O Ministério Público de Rondônia ajuizou ação civil de responsabilidade por improbidade administrativa contra a deputada estadual Ana Lúcia Dermani de Aguiar, conhecida como Ana da 8, por prática de nepotismo. Também são réus na ação Luciana Dermani de Aguiar, Albaniza Alevino de Andrade Desmoni e Thalisson Monteiro da Costa, irmã, tia e genro da deputada, respectivamente, nomeados para trabalhar no gabinete da parlamentar em 2011, conforme publicações no Diário Oficial da Assembleia Legislativa.

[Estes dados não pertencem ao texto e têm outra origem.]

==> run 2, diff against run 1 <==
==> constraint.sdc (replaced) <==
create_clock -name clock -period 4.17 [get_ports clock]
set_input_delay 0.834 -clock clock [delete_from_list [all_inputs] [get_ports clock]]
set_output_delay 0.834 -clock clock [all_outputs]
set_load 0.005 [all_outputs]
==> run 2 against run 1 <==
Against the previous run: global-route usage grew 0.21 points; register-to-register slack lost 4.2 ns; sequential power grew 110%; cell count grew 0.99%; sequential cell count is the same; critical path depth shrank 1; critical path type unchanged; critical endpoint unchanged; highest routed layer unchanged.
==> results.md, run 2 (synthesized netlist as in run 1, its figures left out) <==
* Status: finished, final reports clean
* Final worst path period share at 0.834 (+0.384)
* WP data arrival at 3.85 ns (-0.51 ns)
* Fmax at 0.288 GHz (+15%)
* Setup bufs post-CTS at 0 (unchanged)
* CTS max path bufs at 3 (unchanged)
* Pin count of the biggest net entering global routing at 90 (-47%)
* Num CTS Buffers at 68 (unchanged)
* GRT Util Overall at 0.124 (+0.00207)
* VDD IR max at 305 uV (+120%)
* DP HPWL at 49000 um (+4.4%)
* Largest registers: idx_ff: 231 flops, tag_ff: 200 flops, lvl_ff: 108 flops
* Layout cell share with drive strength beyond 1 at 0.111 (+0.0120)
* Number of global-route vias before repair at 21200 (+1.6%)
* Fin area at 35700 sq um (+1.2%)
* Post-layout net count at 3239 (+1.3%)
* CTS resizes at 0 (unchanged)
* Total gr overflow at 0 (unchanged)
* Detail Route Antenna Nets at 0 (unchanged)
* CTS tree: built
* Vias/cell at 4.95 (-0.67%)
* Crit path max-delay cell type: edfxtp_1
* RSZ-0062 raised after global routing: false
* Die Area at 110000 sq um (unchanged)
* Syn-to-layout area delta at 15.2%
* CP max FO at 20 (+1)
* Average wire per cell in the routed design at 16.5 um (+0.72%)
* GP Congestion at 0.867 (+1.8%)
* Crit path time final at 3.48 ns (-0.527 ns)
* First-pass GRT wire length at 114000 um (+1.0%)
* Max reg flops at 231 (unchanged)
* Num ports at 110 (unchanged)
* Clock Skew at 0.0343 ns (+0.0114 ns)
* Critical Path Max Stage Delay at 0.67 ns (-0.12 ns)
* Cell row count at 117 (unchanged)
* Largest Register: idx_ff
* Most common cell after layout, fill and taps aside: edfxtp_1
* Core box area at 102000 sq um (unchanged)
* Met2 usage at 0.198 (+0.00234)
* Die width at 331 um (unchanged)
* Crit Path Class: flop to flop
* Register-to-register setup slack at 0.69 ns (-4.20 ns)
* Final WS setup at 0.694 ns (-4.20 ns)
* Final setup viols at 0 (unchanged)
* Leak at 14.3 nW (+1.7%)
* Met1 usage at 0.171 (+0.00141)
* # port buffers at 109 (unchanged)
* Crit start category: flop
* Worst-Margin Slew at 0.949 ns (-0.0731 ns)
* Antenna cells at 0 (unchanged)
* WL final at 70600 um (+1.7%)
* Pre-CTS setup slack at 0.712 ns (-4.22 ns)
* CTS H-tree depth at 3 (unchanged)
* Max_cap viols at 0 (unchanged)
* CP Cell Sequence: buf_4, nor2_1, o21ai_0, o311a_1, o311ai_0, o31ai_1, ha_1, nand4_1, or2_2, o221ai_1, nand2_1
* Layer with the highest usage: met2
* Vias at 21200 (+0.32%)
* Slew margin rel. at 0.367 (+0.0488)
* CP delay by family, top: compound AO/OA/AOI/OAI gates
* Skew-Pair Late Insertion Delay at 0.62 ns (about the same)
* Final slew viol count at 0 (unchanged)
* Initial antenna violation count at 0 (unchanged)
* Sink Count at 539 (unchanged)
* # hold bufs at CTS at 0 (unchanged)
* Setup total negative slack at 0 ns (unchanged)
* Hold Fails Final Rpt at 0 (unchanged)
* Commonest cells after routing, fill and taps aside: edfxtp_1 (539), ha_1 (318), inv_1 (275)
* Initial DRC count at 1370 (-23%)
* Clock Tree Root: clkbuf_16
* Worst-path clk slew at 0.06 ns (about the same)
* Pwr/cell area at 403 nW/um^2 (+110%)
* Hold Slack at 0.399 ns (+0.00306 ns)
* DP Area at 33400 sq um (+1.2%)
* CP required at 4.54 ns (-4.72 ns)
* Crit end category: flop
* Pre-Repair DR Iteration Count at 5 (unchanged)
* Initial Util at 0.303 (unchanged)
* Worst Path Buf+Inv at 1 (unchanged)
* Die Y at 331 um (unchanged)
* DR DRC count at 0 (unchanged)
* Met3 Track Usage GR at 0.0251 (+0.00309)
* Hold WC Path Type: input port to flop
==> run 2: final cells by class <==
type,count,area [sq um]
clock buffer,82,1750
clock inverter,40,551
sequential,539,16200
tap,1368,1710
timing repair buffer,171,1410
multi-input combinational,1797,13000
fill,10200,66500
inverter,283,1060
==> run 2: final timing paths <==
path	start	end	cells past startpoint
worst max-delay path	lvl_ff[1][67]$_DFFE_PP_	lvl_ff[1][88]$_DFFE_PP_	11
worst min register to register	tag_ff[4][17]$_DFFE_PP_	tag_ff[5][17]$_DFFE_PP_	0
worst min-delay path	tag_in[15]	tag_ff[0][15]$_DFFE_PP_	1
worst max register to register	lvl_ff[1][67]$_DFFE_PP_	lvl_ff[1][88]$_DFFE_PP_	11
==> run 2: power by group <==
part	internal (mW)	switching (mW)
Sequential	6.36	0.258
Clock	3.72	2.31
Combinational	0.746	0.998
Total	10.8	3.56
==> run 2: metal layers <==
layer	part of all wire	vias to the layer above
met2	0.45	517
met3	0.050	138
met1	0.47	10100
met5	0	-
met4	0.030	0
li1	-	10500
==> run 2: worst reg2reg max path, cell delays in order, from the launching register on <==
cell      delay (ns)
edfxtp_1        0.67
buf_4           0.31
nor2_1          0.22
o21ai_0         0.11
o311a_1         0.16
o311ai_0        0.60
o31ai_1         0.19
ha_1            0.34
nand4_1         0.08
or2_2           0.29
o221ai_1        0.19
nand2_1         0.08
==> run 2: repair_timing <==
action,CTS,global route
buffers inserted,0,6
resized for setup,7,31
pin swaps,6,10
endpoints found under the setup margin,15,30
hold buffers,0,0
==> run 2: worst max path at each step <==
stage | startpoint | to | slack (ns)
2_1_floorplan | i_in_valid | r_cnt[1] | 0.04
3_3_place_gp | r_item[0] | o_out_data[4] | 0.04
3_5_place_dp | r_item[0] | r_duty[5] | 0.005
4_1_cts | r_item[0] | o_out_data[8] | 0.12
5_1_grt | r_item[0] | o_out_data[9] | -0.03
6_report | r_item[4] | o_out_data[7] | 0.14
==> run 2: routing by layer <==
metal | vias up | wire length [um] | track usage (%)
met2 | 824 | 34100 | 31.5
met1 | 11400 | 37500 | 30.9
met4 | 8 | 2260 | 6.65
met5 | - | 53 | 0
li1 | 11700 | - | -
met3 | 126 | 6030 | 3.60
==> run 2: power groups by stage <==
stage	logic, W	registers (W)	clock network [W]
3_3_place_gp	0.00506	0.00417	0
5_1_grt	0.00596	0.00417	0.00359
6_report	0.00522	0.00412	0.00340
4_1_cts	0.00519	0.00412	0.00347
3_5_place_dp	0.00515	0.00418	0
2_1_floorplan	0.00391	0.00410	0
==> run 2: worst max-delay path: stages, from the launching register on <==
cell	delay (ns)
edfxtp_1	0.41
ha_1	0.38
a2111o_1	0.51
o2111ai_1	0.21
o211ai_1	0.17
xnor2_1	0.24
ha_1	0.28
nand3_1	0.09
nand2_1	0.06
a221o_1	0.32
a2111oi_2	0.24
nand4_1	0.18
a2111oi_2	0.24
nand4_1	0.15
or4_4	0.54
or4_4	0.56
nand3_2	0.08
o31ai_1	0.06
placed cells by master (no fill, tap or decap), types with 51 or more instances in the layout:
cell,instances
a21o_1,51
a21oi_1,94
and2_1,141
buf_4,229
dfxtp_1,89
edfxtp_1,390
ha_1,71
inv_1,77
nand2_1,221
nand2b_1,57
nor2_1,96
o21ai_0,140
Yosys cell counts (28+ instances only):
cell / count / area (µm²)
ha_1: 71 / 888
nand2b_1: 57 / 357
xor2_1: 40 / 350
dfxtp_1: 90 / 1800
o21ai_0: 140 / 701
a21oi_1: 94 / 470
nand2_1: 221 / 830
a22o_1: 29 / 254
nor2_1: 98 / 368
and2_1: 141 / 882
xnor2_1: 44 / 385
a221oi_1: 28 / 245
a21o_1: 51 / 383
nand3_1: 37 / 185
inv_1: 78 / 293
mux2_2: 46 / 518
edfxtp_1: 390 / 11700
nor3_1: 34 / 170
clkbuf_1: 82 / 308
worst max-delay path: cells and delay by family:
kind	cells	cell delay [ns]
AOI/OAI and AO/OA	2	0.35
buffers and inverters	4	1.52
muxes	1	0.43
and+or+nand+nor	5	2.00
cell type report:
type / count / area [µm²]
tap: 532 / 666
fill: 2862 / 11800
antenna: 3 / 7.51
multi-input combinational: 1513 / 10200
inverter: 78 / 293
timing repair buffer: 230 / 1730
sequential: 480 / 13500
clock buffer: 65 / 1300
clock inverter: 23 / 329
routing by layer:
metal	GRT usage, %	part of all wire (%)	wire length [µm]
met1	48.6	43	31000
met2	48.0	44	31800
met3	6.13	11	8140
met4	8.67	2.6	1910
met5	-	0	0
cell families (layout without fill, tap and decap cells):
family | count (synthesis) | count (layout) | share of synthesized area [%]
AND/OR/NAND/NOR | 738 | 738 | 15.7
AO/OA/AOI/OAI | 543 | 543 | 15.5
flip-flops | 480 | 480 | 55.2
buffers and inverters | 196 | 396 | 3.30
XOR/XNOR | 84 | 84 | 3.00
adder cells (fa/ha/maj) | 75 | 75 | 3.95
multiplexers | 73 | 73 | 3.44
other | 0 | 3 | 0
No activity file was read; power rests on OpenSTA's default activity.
## config.mk

```make
export PLATFORM = sky130hd
export DESIGN_NAME = rotary_encoder_decoder
export DESIGN_NICKNAME = d
export VERILOG_FILES = /design/src/rtl/red_pkg.sv /design/src/rtl/red_step.sv /design/src/rtl/rotary_encoder_decoder.sv
export SDC_FILE = /design/constraint.sdc
export NUM_CORES = 1
export LEC_CHECK = 0
export BUFFER_PORTS_ARGS = -buffer_cell sky130_fd_sc_hd__clkbuf_2
export CAP_MARGIN = 5
export CORE_MARGIN = 1.5
export CORE_UTILIZATION = 45
export DETAILED_ROUTE_END_ITERATION = 10
export GPL_ROUTABILITY_DRIVEN = 0
export HOLD_SLACK_MARGIN = 0.03
export SYNTH_ARGS = -nofsm -noshare
export SYNTH_HDL_FRONTEND = slang
export SYNTH_SLANG_ARGS = --single-unit
```

## constraint.sdc

```tcl
create_clock -name clk -period 4.6 [get_ports clk]
set_clock_uncertainty 0.1 [all_clocks]
set_input_delay 0 -clock clk [delete_from_list [all_inputs] [get_ports clk]]
set_output_delay 0 -clock clk [all_outputs]
set_load 0.01 [all_outputs]
```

As nomeações foram detectadas durante as investigações da Operação Termópilas. De acordo com o MP, embora os atos oficiais de nomeações tenham sido assinados pelo ex-deputado Valter Araújo, o ato de improbidade administrativa devido a prática de nepotismo está configurado na conduta da deputada Ana da 8, pois era ela, enquanto deputada estadual, quem decidia quem deveria ou não ser nomeada para trabalhar em seu gabinete. Logo cabia ela a responsabilidade pelas contratações no seu gabinete. As nomeações somente foram assinadas pelo ex-deputado Valter Araújo em razão de ser ele o presidente da ALE na época dos fatos.
A ação foi ajuizada pelo Promotor de Justiça Alzir Marques Cavalcante Júnior que pediu a aplicação das sanções previstas no artigo 12, inciso II, da Lei nº 8.429/92 (Lei da Improbidade Administrativa).
Ana da 8 é acusada pela Polícia Federal de cobrar propina do ex-deputado Valter Araújo, então presidente da Assembleia Legislativa de Rondônia, por meio de mensagem via telefone. Ana se referia à propina como "DIM DIM", conforme interceptações feitas pela Polícia Federal.